_WORK REQUEST_. Below are the entries. Transcribe exactly the lines from the one with "P_leak = 0.890 nW" through the one with "path / cells", ends included, and leave out all others.

_ENTRIES PROVIDED_.
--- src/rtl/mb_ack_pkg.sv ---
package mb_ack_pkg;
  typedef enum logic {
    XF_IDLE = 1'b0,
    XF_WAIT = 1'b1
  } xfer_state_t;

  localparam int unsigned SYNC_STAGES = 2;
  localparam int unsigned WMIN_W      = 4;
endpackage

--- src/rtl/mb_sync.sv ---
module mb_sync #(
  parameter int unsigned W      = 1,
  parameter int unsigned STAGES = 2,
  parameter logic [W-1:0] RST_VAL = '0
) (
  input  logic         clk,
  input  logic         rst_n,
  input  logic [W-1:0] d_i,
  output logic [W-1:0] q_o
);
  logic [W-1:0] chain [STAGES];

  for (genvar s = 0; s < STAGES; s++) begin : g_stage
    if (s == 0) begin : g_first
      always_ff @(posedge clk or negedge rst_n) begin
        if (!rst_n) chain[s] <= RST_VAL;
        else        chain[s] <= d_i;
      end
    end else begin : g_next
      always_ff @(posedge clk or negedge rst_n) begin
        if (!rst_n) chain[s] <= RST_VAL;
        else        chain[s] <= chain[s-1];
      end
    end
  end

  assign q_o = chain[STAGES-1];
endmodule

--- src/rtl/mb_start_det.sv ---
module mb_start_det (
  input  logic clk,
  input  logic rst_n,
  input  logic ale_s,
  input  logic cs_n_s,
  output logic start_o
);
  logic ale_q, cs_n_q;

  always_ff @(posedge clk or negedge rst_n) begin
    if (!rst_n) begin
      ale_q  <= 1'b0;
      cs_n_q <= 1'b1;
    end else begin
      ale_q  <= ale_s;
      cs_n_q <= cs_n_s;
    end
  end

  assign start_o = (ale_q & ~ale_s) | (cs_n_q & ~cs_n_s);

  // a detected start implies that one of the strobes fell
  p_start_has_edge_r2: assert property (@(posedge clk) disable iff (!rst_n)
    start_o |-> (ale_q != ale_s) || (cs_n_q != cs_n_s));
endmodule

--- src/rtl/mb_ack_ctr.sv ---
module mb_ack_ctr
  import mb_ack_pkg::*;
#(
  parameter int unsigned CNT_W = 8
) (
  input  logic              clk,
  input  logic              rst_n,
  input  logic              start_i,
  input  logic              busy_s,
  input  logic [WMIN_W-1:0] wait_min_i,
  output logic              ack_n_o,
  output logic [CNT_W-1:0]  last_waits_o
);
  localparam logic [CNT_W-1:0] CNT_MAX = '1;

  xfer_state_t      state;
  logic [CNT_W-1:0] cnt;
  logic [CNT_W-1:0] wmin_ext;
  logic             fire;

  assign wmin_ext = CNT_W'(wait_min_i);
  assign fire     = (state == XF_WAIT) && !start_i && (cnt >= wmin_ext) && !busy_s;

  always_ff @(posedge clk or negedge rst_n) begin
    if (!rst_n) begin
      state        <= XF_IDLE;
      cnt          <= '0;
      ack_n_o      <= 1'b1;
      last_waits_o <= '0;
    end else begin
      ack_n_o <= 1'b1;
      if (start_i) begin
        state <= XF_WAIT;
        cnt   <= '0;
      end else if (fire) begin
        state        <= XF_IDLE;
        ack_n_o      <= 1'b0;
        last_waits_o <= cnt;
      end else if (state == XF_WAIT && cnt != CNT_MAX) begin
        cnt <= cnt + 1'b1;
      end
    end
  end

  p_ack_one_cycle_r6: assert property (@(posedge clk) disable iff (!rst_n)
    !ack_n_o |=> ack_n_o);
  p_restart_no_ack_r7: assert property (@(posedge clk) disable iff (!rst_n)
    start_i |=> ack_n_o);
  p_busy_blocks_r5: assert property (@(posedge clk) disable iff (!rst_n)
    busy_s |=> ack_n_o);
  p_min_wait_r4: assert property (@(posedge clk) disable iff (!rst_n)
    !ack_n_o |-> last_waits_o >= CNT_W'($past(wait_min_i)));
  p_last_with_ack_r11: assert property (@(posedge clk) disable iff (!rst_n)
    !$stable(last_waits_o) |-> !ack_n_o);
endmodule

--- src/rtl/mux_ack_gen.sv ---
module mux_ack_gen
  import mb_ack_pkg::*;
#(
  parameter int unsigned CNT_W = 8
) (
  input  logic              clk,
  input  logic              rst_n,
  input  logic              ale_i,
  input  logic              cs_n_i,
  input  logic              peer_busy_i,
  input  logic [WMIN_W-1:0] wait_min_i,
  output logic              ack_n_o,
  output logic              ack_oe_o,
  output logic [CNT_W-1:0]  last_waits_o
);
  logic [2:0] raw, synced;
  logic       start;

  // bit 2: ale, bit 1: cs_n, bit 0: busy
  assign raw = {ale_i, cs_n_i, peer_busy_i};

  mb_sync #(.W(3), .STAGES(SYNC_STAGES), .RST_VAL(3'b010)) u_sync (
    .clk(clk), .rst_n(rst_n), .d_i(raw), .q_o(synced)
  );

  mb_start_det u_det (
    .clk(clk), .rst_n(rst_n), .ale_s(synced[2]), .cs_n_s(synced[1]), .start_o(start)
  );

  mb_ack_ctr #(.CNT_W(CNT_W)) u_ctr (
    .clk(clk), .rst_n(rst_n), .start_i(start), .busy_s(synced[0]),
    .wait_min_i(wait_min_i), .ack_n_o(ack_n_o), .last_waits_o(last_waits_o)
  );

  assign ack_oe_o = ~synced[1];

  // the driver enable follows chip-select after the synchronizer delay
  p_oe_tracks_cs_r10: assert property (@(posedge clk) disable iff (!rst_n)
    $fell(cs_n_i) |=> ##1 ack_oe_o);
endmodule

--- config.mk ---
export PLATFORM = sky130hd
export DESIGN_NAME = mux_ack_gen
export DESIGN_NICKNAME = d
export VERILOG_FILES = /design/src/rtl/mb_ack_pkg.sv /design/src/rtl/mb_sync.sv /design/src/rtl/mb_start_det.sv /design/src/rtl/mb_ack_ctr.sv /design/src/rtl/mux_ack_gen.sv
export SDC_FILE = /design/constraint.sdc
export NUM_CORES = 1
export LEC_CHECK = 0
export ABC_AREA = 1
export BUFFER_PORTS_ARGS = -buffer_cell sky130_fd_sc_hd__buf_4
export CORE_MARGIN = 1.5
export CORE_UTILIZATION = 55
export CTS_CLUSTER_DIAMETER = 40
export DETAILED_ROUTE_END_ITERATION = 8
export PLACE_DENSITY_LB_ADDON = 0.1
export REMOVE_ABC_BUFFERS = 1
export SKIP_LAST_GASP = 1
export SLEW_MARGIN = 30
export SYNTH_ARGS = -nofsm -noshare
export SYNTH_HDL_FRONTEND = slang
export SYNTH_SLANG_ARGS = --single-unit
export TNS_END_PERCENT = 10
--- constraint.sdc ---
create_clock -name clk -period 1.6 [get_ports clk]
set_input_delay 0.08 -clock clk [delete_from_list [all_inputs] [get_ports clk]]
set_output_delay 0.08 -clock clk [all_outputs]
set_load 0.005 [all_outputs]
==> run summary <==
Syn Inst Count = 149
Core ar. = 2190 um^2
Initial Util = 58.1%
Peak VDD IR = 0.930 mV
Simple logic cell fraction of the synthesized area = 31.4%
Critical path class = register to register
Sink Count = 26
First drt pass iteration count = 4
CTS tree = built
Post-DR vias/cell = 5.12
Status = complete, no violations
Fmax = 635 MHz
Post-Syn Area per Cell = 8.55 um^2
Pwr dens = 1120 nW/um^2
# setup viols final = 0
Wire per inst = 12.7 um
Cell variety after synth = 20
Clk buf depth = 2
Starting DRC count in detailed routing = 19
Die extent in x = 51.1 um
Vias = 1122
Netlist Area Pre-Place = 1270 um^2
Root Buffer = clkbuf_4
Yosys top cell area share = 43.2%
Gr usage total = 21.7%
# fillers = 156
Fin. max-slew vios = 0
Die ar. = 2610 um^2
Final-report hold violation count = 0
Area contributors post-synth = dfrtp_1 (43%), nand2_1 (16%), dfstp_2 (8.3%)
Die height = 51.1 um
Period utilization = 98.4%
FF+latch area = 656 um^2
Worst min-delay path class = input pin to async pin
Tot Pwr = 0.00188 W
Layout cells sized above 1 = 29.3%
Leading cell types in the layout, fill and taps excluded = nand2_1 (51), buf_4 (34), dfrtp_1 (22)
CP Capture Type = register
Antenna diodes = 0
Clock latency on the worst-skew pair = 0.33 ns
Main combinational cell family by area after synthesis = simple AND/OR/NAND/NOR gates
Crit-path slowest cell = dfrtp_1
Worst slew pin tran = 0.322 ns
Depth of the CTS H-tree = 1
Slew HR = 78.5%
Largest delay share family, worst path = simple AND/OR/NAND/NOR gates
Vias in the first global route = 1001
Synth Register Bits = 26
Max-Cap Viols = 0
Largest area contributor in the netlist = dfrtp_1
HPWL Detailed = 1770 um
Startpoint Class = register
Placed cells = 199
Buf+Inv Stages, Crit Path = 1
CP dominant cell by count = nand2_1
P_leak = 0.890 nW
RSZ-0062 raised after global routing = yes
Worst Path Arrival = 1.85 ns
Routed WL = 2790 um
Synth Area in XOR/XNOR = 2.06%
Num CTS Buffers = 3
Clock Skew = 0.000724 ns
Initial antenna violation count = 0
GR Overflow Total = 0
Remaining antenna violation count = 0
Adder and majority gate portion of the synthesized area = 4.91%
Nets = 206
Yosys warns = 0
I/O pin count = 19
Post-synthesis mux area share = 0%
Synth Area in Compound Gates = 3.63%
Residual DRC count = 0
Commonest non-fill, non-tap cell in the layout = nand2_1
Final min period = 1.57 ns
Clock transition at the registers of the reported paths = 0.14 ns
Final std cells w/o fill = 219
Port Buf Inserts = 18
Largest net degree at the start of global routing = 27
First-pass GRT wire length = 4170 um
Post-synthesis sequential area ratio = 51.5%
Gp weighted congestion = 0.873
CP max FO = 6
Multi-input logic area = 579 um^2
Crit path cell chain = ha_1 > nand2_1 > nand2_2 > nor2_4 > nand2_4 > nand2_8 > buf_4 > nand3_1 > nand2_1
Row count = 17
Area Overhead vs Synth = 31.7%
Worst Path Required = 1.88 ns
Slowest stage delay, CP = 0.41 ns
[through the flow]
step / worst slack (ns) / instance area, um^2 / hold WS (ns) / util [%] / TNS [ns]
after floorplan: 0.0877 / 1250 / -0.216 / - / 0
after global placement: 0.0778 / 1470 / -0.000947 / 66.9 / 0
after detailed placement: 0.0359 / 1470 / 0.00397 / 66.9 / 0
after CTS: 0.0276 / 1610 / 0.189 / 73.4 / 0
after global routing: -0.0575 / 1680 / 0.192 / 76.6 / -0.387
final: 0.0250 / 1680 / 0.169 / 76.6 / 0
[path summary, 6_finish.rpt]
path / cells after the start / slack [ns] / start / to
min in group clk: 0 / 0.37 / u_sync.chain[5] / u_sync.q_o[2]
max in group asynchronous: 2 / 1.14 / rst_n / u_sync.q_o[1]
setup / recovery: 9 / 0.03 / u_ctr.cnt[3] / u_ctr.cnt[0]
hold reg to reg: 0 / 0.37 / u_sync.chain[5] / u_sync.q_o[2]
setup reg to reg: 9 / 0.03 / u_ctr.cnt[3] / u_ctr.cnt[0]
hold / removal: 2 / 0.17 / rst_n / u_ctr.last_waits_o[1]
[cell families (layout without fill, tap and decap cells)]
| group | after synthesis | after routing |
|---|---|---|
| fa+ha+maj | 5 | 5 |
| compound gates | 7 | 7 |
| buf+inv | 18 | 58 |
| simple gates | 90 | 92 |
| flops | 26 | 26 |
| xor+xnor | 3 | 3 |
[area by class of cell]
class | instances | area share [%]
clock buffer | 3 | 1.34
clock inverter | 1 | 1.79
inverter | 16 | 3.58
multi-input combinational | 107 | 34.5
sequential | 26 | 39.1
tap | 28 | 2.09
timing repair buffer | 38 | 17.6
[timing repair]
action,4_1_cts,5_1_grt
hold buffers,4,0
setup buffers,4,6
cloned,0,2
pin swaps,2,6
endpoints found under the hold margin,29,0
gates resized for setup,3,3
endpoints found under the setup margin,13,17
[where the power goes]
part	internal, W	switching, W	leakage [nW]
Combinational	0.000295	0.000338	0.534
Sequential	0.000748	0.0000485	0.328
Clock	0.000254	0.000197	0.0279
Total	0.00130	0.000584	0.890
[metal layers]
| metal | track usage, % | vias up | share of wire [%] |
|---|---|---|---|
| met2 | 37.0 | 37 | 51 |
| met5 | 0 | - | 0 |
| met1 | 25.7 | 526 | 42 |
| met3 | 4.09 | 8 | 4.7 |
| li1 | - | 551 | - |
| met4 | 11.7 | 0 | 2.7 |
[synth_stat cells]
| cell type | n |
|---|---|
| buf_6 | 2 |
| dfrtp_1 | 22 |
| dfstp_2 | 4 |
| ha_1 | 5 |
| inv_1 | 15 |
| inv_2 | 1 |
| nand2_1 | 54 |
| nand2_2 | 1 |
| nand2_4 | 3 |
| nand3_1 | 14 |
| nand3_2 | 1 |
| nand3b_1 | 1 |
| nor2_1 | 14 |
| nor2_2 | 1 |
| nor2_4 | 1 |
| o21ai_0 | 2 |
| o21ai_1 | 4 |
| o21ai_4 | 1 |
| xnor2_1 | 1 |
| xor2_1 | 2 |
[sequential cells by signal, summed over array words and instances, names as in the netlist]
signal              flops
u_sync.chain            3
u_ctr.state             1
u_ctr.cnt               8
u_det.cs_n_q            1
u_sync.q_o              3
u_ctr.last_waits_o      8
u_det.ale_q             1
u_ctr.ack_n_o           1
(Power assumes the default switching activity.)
--
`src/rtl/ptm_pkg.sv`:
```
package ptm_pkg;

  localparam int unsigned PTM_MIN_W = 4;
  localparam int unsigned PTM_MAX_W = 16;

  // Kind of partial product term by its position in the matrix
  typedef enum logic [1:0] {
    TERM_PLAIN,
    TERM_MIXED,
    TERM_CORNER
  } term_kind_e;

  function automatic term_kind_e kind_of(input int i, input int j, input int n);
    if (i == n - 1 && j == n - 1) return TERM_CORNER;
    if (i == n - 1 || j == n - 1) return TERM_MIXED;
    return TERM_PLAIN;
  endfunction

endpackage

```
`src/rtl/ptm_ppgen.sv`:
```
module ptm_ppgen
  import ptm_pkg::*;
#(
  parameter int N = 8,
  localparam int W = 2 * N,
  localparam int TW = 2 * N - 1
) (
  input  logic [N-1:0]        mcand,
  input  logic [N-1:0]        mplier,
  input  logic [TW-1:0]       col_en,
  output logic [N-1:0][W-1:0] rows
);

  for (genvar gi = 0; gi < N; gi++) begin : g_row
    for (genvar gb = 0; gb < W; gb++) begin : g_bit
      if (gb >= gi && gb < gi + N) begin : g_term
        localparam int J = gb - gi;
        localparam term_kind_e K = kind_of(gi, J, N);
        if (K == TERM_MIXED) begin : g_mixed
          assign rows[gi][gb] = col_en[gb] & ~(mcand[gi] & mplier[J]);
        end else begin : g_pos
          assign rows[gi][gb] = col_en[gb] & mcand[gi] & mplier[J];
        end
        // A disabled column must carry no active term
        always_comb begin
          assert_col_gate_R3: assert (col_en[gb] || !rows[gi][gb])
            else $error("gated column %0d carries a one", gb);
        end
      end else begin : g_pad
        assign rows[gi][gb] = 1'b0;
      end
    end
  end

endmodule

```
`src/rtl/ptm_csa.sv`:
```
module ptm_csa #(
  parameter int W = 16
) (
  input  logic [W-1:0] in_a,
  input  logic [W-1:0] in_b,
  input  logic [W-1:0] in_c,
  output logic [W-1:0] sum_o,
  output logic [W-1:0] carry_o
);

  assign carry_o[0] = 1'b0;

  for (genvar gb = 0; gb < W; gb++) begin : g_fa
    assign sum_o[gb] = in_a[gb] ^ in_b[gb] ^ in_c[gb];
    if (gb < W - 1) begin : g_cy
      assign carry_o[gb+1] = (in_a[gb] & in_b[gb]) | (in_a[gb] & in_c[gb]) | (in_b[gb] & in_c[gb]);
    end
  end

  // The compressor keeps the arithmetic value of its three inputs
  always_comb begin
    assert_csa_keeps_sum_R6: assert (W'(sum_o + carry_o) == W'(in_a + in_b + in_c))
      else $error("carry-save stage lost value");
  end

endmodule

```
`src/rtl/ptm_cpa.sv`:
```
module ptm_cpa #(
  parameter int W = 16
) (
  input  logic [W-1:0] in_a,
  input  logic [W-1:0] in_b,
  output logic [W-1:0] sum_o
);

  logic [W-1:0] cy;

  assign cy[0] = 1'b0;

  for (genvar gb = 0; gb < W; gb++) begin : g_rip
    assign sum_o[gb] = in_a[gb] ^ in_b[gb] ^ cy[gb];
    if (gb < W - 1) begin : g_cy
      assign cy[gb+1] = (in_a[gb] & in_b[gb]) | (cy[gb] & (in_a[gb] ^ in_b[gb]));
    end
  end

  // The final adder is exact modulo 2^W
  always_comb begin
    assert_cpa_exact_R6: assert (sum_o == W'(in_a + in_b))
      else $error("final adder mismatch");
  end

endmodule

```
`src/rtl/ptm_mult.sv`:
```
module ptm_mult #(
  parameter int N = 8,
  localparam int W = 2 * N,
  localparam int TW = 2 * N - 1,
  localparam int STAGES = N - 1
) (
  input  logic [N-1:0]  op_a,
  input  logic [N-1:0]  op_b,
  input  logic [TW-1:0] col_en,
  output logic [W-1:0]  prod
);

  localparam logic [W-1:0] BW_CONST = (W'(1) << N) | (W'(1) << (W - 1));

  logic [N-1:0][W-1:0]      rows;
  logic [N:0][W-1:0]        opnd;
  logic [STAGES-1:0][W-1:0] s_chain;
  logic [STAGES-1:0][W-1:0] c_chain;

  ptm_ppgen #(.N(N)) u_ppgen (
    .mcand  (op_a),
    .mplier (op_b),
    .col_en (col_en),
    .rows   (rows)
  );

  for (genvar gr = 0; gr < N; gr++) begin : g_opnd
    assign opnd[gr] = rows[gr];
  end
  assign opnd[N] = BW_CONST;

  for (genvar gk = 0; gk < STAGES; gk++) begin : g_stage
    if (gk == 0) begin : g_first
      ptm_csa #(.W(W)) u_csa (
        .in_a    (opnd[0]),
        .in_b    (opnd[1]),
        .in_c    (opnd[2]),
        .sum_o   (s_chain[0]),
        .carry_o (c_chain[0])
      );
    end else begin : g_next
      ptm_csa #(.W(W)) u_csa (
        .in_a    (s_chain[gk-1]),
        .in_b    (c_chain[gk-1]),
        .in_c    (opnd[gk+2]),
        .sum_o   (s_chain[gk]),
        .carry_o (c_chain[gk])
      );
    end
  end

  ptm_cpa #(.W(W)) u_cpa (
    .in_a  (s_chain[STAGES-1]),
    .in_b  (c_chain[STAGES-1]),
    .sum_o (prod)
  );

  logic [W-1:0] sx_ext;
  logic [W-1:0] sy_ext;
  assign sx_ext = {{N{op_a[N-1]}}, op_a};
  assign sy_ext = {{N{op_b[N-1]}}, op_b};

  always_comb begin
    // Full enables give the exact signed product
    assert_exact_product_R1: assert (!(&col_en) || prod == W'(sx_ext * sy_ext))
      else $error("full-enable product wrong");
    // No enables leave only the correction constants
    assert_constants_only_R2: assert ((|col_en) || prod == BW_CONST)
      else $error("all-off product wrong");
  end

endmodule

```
--
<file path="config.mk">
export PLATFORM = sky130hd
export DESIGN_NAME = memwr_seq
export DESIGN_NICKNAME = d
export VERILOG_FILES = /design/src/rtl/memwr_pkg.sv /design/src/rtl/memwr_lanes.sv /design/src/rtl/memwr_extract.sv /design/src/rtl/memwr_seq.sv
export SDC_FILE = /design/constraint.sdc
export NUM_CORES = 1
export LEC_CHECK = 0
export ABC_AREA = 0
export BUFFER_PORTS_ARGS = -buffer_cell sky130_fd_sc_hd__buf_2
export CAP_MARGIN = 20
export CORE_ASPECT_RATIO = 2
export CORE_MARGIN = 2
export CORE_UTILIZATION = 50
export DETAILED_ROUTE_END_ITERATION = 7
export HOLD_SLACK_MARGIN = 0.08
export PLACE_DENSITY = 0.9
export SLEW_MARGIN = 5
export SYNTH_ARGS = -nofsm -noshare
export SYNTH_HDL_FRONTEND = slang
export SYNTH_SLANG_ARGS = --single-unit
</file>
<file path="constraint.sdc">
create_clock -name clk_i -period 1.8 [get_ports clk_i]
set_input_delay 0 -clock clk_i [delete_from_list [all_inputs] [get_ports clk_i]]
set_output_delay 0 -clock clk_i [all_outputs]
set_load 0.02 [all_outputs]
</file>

_RESULT BELOW_.
P_leak = 0.890 nW
RSZ-0062 raised after global routing = yes
Worst Path Arrival = 1.85 ns
Routed WL = 2790 um
Synth Area in XOR/XNOR = 2.06%
Num CTS Buffers = 3
Clock Skew = 0.000724 ns
Initial antenna violation count = 0
GR Overflow Total = 0
Remaining antenna violation count = 0
Adder and majority gate portion of the synthesized area = 4.91%
Nets = 206
Yosys warns = 0
I/O pin count = 19
Post-synthesis mux area share = 0%
Synth Area in Compound Gates = 3.63%
Residual DRC count = 0
Commonest non-fill, non-tap cell in the layout = nand2_1
Final min period = 1.57 ns
Clock transition at the registers of the reported paths = 0.14 ns
Final std cells w/o fill = 219
Port Buf Inserts = 18
Largest net degree at the start of global routing = 27
First-pass GRT wire length = 4170 um
Post-synthesis sequential area ratio = 51.5%
Gp weighted congestion = 0.873
CP max FO = 6
Multi-input logic area = 579 um^2
Crit path cell chain = ha_1 > nand2_1 > nand2_2 > nor2_4 > nand2_4 > nand2_8 > buf_4 > nand3_1 > nand2_1
Row count = 17
Area Overhead vs Synth = 31.7%
Worst Path Required = 1.88 ns
Slowest stage delay, CP = 0.41 ns
[through the flow]
step / worst slack (ns) / instance area, um^2 / hold WS (ns) / util [%] / TNS [ns]
after floorplan: 0.0877 / 1250 / -0.216 / - / 0
after global placement: 0.0778 / 1470 / -0.000947 / 66.9 / 0
after detailed placement: 0.0359 / 1470 / 0.00397 / 66.9 / 0
after CTS: 0.0276 / 1610 / 0.189 / 73.4 / 0
after global routing: -0.0575 / 1680 / 0.192 / 76.6 / -0.387
final: 0.0250 / 1680 / 0.169 / 76.6 / 0
[path summary, 6_finish.rpt]
path / cells after the start / slack [ns] / start / to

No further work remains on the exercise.